In The Portrait of the
Lady (1881), Madame Merle, unlike the protagonist Isabel Archer, is worldly
– not only in terms of her sexual experience (the revelation of which forms the
climax of the plot) but in terms of her belief in this Wildean idea: ‘One’s
self—for other people- is one’s
expression of one’s self; and one’s house, one’s furniture, one’s garments, the
books one reads, the company one keeps—these things are all expressive’. Isabel’s
artlessness does not exclude her from the observations inherent in this
performative scheme. She is repeatedly cast as an art object, by other
characters and by the narrator (the very name of the novel flagging up her
existence in a work of art). Ralph observes her in a gallery surrounded by
other art objects:
‘He lost nothing, in truth, by these wandering glances, for
she was better worth looking at than most works of art. She was undeniably
spare, and ponderably light, and proveably tall; when people had wished to
distinguish her from the other two Miss Archers they had always called her the
willowy one. Her hair, which was dark even to blackness, had been an object of
envy to many women; her light grey eyes, a little too firm perhaps in her
graver moments, had an enchanting range of concession.’
Isabel is not important in herself here – it is the ideas
she inspires in other people which Ralph and the narrator dwell on. And while
Isabel’s ‘performance’ – natural as it is – presents her positively (as ‘worth
looking at’, ‘light’, ‘tall’, ‘willowy’, ‘enchanting’), we can already see how
it could also lead to negative responses, making her into an ‘object of envy’
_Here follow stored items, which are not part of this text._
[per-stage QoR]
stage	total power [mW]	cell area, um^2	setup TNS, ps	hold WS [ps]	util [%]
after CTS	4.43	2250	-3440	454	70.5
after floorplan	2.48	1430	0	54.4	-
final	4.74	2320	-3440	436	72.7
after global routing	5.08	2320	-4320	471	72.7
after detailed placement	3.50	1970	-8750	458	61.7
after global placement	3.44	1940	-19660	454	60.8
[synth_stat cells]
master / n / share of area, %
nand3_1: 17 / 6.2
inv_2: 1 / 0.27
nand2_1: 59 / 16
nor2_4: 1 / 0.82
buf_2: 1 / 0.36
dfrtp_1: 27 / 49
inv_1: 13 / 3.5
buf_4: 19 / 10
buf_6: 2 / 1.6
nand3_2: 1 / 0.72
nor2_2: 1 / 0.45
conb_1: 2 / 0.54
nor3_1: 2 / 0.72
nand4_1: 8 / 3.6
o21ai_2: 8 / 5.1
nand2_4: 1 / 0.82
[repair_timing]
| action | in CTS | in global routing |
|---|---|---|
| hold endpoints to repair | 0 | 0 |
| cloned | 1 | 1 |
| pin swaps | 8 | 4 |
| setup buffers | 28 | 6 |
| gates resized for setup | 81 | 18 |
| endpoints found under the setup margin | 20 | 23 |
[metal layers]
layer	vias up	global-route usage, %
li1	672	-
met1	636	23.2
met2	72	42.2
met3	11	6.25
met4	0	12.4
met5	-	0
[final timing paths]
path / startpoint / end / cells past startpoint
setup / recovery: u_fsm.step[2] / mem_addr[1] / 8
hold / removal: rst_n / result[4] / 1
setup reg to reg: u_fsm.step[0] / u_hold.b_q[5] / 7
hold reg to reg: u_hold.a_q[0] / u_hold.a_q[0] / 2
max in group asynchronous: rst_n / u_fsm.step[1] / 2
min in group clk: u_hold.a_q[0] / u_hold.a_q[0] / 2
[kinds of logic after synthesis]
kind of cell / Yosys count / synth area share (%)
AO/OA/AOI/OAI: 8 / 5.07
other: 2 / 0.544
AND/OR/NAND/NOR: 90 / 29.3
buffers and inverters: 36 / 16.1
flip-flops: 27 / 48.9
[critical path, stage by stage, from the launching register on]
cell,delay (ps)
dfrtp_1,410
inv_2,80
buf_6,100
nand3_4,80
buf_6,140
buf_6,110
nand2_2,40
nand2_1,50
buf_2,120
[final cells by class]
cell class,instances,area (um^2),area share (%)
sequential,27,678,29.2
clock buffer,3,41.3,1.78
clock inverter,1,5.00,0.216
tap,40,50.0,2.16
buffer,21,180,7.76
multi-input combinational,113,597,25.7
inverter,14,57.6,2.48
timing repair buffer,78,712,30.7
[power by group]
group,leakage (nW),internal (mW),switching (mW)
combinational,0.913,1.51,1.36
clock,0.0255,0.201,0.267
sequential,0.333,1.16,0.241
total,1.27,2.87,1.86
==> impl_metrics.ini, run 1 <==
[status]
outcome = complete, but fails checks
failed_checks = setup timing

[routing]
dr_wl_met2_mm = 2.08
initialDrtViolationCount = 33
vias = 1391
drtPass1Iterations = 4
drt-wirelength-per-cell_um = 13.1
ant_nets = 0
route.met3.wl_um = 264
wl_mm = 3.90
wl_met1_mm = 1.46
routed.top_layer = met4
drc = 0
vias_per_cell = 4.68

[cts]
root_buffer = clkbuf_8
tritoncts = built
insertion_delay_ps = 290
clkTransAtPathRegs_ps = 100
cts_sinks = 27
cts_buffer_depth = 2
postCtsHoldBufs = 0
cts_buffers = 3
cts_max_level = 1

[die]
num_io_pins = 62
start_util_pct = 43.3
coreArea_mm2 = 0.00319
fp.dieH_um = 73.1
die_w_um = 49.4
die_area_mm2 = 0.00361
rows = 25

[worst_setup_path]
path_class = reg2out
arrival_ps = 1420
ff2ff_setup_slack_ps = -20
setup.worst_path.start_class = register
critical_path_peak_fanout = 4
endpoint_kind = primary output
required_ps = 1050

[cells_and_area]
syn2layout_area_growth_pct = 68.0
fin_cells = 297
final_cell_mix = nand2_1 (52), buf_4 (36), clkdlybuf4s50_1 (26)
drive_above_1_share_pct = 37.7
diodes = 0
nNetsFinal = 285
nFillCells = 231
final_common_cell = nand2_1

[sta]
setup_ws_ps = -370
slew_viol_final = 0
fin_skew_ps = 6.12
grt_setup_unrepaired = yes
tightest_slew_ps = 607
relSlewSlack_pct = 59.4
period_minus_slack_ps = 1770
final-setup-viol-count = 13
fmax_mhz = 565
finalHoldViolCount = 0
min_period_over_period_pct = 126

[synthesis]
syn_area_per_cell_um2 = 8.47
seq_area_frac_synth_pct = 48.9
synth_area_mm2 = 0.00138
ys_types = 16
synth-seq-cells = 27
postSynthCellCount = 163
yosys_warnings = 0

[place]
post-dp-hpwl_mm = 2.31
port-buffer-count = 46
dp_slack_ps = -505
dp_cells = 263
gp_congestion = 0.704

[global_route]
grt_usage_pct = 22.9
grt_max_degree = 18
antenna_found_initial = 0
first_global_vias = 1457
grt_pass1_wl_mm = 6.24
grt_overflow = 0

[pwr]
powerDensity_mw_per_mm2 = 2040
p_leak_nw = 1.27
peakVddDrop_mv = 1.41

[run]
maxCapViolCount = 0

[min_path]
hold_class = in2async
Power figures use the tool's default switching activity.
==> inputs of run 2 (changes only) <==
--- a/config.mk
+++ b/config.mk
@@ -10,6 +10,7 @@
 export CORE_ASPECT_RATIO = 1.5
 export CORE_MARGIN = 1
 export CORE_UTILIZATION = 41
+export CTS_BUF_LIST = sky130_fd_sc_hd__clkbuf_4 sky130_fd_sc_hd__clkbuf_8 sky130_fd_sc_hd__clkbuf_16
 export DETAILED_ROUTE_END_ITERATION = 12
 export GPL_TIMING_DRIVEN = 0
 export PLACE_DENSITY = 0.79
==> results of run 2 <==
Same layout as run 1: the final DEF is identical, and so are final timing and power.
--- config.mk ---
export PLATFORM = sky130hd
export DESIGN_NAME = disp_stat_reg
export DESIGN_NICKNAME = d
export VERILOG_FILES = /design/src/rtl/disp_stat_pkg.sv /design/src/rtl/disp_rst_sync.sv /design/src/rtl/disp_sticky_flag.sv /design/src/rtl/disp_base_track.sv /design/src/rtl/disp_irq_gen.sv /design/src/rtl/disp_stat_reg.sv
export SDC_FILE = /design/constraint.sdc
export NUM_CORES = 1
export LEC_CHECK = 0
export ABC_AREA = 1
export BUFFER_PORTS_ARGS = -buffer_cell sky130_fd_sc_hd__buf_2
export CAP_MARGIN = 20
export CORE_MARGIN = 2
export CORE_UTILIZATION = 34
export CTS_CLUSTER_SIZE = 25
export DETAILED_ROUTE_END_ITERATION = 6
export PLACE_DENSITY = 0.78
export SYNTH_ARGS = -nofsm -noshare
export SYNTH_HDL_FRONTEND = slang
export SYNTH_SLANG_ARGS = --single-unit
export TNS_END_PERCENT = 30
--- constraint.sdc ---
create_clock -name clk -period 0.8 [get_ports clk]
set_input_delay 0.12 -clock clk [delete_from_list [all_inputs] [get_ports clk]]
set_output_delay 0.12 -clock clk [all_outputs]
set_load 0.02 [all_outputs]
--- src/rtl/disp_stat_pkg.sv ---
package disp_stat_pkg;
  localparam int unsigned BIT_DIS_DONE = 0;
  localparam int unsigned BIT_BASE_UPD = 1;
  localparam int unsigned BIT_BUS_ERR  = 2;
  localparam int unsigned BIT_BIAS_CNT = 3;
  localparam int unsigned BIT_FIFO_LO  = 4;
  localparam int unsigned FIXED_FLAGS  = 4;
  // Within the fixed group: sticky bits 0,2,3; error bits only 2.
  localparam logic [FIXED_FLAGS-1:0] FIXED_STICKY = 4'b1101;
  localparam logic [FIXED_FLAGS-1:0] FIXED_ERR    = 4'b0100;
endpackage

--- src/rtl/disp_rst_sync.sv ---
module disp_rst_sync #(
  parameter int unsigned STAGES = 2
) (
  input  logic clk,
  input  logic rst_n,
  output logic rst_n_sync
);
  logic [STAGES-1:0] chain_q;
  logic [STAGES-1:0] chain_d;

  always_comb begin
    chain_d = {chain_q[STAGES-2:0], 1'b1};
  end

  always_ff @(posedge clk or negedge rst_n) begin
    if (!rst_n) chain_q <= '0;
    else        chain_q <= chain_d;
  end

  assign rst_n_sync = chain_q[STAGES-1];
endmodule

--- src/rtl/disp_sticky_flag.sv ---
module disp_sticky_flag (
  input  logic clk,
  input  logic rst_n,
  input  logic set_pulse,
  input  logic clr_req,
  output logic flag
);
  logic flag_q;
  logic flag_d;
  logic flag_en;

  always_comb begin
    flag_en = set_pulse | clr_req;
    flag_d  = set_pulse ? 1'b1 : 1'b0;   // set beats clear
  end

  always_ff @(posedge clk or negedge rst_n) begin
    if (!rst_n)       flag_q <= 1'b0;
    else if (flag_en) flag_q <= flag_d;
  end

  assign flag = flag_q;

  p_set_lands_r3: assert property (@(posedge clk) disable iff (!rst_n)
    set_pulse |=> flag);
  p_set_beats_clr_r5: assert property (@(posedge clk) disable iff (!rst_n)
    (set_pulse && clr_req) |=> flag);
  p_clear_works_r4: assert property (@(posedge clk) disable iff (!rst_n)
    (clr_req && !set_pulse) |=> !flag);
  p_hold_idle_r4: assert property (@(posedge clk) disable iff (!rst_n)
    (!clr_req && !set_pulse) |=> $stable(flag));
endmodule

--- src/rtl/disp_base_track.sv ---
module disp_base_track (
  input  logic clk,
  input  logic rst_n,
  input  logic base_load,
  input  logic base_xfer,
  output logic xfer_done
);
  logic done_q;
  logic done_d;
  logic done_en;

  always_comb begin
    done_en = base_load | base_xfer;
    done_d  = base_xfer;                 // transfer beats a fresh load
  end

  always_ff @(posedge clk or negedge rst_n) begin
    if (!rst_n)       done_q <= 1'b0;
    else if (done_en) done_q <= done_d;
  end

  assign xfer_done = done_q;

  p_xfer_sets_r7: assert property (@(posedge clk) disable iff (!rst_n)
    base_xfer |=> xfer_done);
  p_load_clears_r7: assert property (@(posedge clk) disable iff (!rst_n)
    (base_load && !base_xfer) |=> !xfer_done);
  p_idle_holds_r7: assert property (@(posedge clk) disable iff (!rst_n)
    (!base_load && !base_xfer) |=> $stable(xfer_done));
endmodule

--- src/rtl/disp_irq_gen.sv ---
module disp_irq_gen #(
  parameter int unsigned NUM_FLAGS = 12,
  parameter logic [NUM_FLAGS-1:0] ERR_SEL = '0
) (
  input  logic                 clk,
  input  logic                 rst_n,
  input  logic [NUM_FLAGS-1:0] status,
  input  logic                 err_mask,
  output logic                 irq
);
  logic irq_q;
  logic irq_d;

  always_comb begin
    irq_d = !err_mask && (|(status & ERR_SEL));
  end

  always_ff @(posedge clk or negedge rst_n) begin
    if (!rst_n) irq_q <= 1'b0;
    else        irq_q <= irq_d;
  end

  assign irq = irq_q;

  p_irq_raise_r8: assert property (@(posedge clk) disable iff (!rst_n)
    (!err_mask && (|(status & ERR_SEL))) |=> irq);
  p_mask_blocks_r9: assert property (@(posedge clk) disable iff (!rst_n)
    err_mask |=> !irq);
  p_no_err_quiet_r9: assert property (@(posedge clk) disable iff (!rst_n)
    !(|(status & ERR_SEL)) |=> !irq);
endmodule

--- src/rtl/disp_stat_reg.sv ---
module disp_stat_reg
  import disp_stat_pkg::*;
#(
  parameter int unsigned REG_W      = 32,
  parameter int unsigned FIFO_EVT_W = 8,
  parameter int unsigned SYNC_STG   = 2
) (
  input  logic                  clk,
  input  logic                  rst_n,
  input  logic                  wr_en,
  input  logic [REG_W-1:0]      wr_data,
  output logic [REG_W-1:0]      rd_data,
  input  logic                  err_mask,
  input  logic                  disable_done_evt,
  input  logic                  bus_err_evt,
  input  logic                  bias_cnt_evt,
  input  logic [FIFO_EVT_W-1:0] fifo_err_evt,
  input  logic                  base_load,
  input  logic                  base_xfer,
  output logic                  irq
);
  localparam int unsigned NUM_FLAGS = FIXED_FLAGS + FIFO_EVT_W;
  localparam int unsigned RSVD_W    = REG_W - NUM_FLAGS;
  localparam logic [NUM_FLAGS-1:0] STICKY_SEL = {{FIFO_EVT_W{1'b1}}, FIXED_STICKY};
  localparam logic [NUM_FLAGS-1:0] ERR_SEL    = {{FIFO_EVT_W{1'b1}}, FIXED_ERR};

  logic                 rst_n_s;
  logic [NUM_FLAGS-1:0] evt_vec;
  logic [NUM_FLAGS-1:0] clr_vec;
  logic [NUM_FLAGS-1:0] stat;

  disp_rst_sync #(.STAGES(SYNC_STG)) u_rst_sync (
    .clk        (clk),
    .rst_n      (rst_n),
    .rst_n_sync (rst_n_s)
  );

  always_comb begin
    evt_vec                           = '0;
    evt_vec[BIT_DIS_DONE]             = disable_done_evt;
    evt_vec[BIT_BUS_ERR]              = bus_err_evt;
    evt_vec[BIT_BIAS_CNT]             = bias_cnt_evt;
    evt_vec[NUM_FLAGS-1:BIT_FIFO_LO]  = fifo_err_evt;
    clr_vec = wr_en ? wr_data[NUM_FLAGS-1:0] : '0;
  end

  for (genvar i = 0; i < NUM_FLAGS; i++) begin : g_flag
    if (STICKY_SEL[i]) begin : g_sticky
      disp_sticky_flag u_flag (
        .clk       (clk),
        .rst_n     (rst_n_s),
        .set_pulse (evt_vec[i]),
        .clr_req   (clr_vec[i]),
        .flag      (stat[i])
      );
    end
  end

  disp_base_track u_base (
    .clk       (clk),
    .rst_n     (rst_n_s),
    .base_load (base_load),
    .base_xfer (base_xfer),
    .xfer_done (stat[BIT_BASE_UPD])
  );

  disp_irq_gen #(.NUM_FLAGS(NUM_FLAGS), .ERR_SEL(ERR_SEL)) u_irq (
    .clk      (clk),
    .rst_n    (rst_n_s),
    .status   (stat),
    .err_mask (err_mask),
    .irq      (irq)
  );

  assign rd_data = {{RSVD_W{1'b0}}, stat};

  // software writes never move the read-only bit
  p_ro_ignores_write_r7: assert property (@(posedge clk) disable iff (!rst_n_s)
    (wr_en && !base_load && !base_xfer) |=> $stable(rd_data[BIT_BASE_UPD]));
  // reserved field stays clear after any write
  p_rsvd_after_write_r6: assert property (@(posedge clk) disable iff (!rst_n_s)
    wr_en |=> (rd_data[REG_W-1:NUM_FLAGS] == '0));
endmodule

==> reports/metrics.cfg <==
[status]
status = finished, violations left
violations = setup timing

[min_path]
hold_depth = 2
min_from = base_load
hp-class = primary input to flop

[synthesis]
syn_area_um2 = 805
post-synth-top-count-cell = buf_4
ys_warn_count = 0
yosysTopAreaCellShare_pct = 46.7
syn_area_per_cell_um2 = 9.69
synth_top_flop_cell = dfrtp_1
synth_top_area_cell = dfrtp_1
synth_edf_count = 0
synthTopCellsByCount = buf_4 (32), dfrtp_1 (15), nand2_1 (11)
synth_area_leaders = dfrtp_1 (47%), buf_4 (30%), a21o_1 (9.3%)
yosysUniqueCellTypes = 12
ys_seq_area_share_pct = 46.7
synthArstFlopShare_pct = 100
syn_inst = 83
synth.ff_latch_count = 15

[route]
avgRoutedWirePerCell_um = 9.28
via_count = 615
drt_pass1_iterations = 3
wl_um = 1480
final_antenna_net_count = 0
avgViaCountPerCell = 3.84
drc = 0
drt_iter0_drc = 4

[sta]
final_hold_viol_count = 0
fmax_mhz = 948
fin_crit_ns = 1.05
setup_violations = 18
worst_slack_ns = -0.255
rsz0062_at_grt = yes
clock_skew_ns = 0.00904
period_share_pct = 132
maxSlewViolCount = 0

[global_routing]
grt.met2_usage_pct = 21.7
met1_usage_pct = 11.8
grt_pass1_vias = 597
grt-ovfl-total = 0
antenna_found_initial = 0
grt_usage_pct = 11.3
grt_max_degree = 12
globalRouteMet3Util_pct = 2.86
grt-busiest-layer = met2
grt_pass1_wl_um = 2310

[floorplan]
initial_core_util_pct = 36.0
dieHeight_um = 52.6
fp.dieW_um = 52.6
rows = 17
pin_count = 82
fp.dieArea_um2 = 2770
core_um2 = 2230

[clock_tree]
cts_buffers = 3
cts_buffer_depth = 2
root_buffer = clkbuf_4
htree_levels = 1
cts.reportedPaths.clkPinSlew_ns = 0.10
clk_latency_ns = 0.28
clock_sinks = 15
cts_tree = done

[pwr]
irDropWorstVdd_uv = 959
power.switching_w = 0.000518
switching_share_pct = 29.8
p_comb_share_pct = 26.3
p_leak_nw = 0.591
p_seq_share_pct = 48.4
pwr-share-clk_pct = 25.3
internal-power_w = 0.00122
powerDensity_nw_per_um2 = 1540

[place]
gp_congestion = 0.646
dp_worst_setup_slack_ns = -0.0239
place_hpwl_um = 1190
post-place-cells = 144
io_buffers = 40

[setup_path]
rr_worst_depth = 5
crit_arrival_ns = 0.93
r2r_start = g_flag[5].g_sticky.u_flag.flag
cp-startpoint = g_flag[5].g_sticky.u_flag.flag
end_kind = primary output
start_kind = flop
worstPathMaxFanout = 2
path_class = flop to primary output
critPathRequiredTime_ns = 0.68

[final_layout]
multi_input_comb_area_um2 = 241
layout.cells.non_filler = 160
seq_area_um2 = 375
drive_gt1_share_pct = 43.9
n_fill_cell = 229
diodes = 0
fin_nets = 182
area_growth_pct = 40.1

[job]
maxCapViolCount = 0

[per-stage QoR]
stage	power [W]	setup TNS, ns	instance area, um^2	hold slack, ns	util (%)
6_report	0.00174	-2.93	1130	0.0135	50.5
5_1_grt	0.00184	-3.79	1130	0.00423	50.5
4_1_cts	0.00171	-2.93	1040	0.00390	46.6
3_5_place_dp	0.00121	-0.0293	912	-0.0920	40.8
3_3_place_gp	0.00120	-0.0225	912	-0.0927	40.8
2_1_floorplan	0.00118	0	876	-0.176	-
[flip-flops by register name, indices dropped and copies added (netlist names)]
register and cells:
u_base.xfer_done 1, g_flag.g_sticky.u_flag.flag 11, u_rst_sync.chain_q 2, u_irq.irq 1
[what timing repair did]
action | in CTS | in global routing
resized for setup | 17 | 8
hold buffers | 2 | 4
pin swaps | 2 | 4
endpoints found under the setup margin | 15 | 21
buffers inserted | 3 | 3
endpoints found under the hold margin | 3 | 4
[power by group through the flow]
stage	Combinational, W	Sequential (W)	Clock, W
floorplan	0.000327	0.000855	0
global placement	0.000350	0.000847	0
detailed placement	0.000354	0.000851	0
CTS	0.000416	0.000839	0.000455
global route	0.000500	0.000848	0.000492
finish	0.000457	0.000840	0.000438
[layout by cell type (no fill, tap or decap), drive strengths merged]
cell,n
o21bai,1
clkinvlp,1
nand3,1
nor2,6
dlygate4sd3,6
clkbuf,3
buf,53
a21oi,1
inv,2
a21o,10
conb,21
or2,1
nand2,11
dfrtp,15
in a way she is unaware of. As the novel progresses, Isabel’s tragedy (her marriage)
is instigated by this attractiveness and her husband Oswald’s desire to collect
and curate art works. Her naivety – in not understanding that she is a
performer in life’s drama – is what leads to her being put on show, while Madame Merle, whose
performance is a deceitful one, can protect her own interests.
Returning to Wilde, the actress Sybil Vane in The Picture of Dorian Gray (1890), shows
a similar ignorance. Abandoning acting upon finding love, she fails to realise
that ‘real life’ is as much a performance (at least for an aesthete like
Dorian), as the Shakespearean roles she performs onstage. She repulses him and
loses his love entirely not just by failing to act well but when she tells
Dorian: ‘you taught me what reality really is’. For someone who believes in the
artistry of life, like Wilde or Dorian, such a declaration is abhorrent.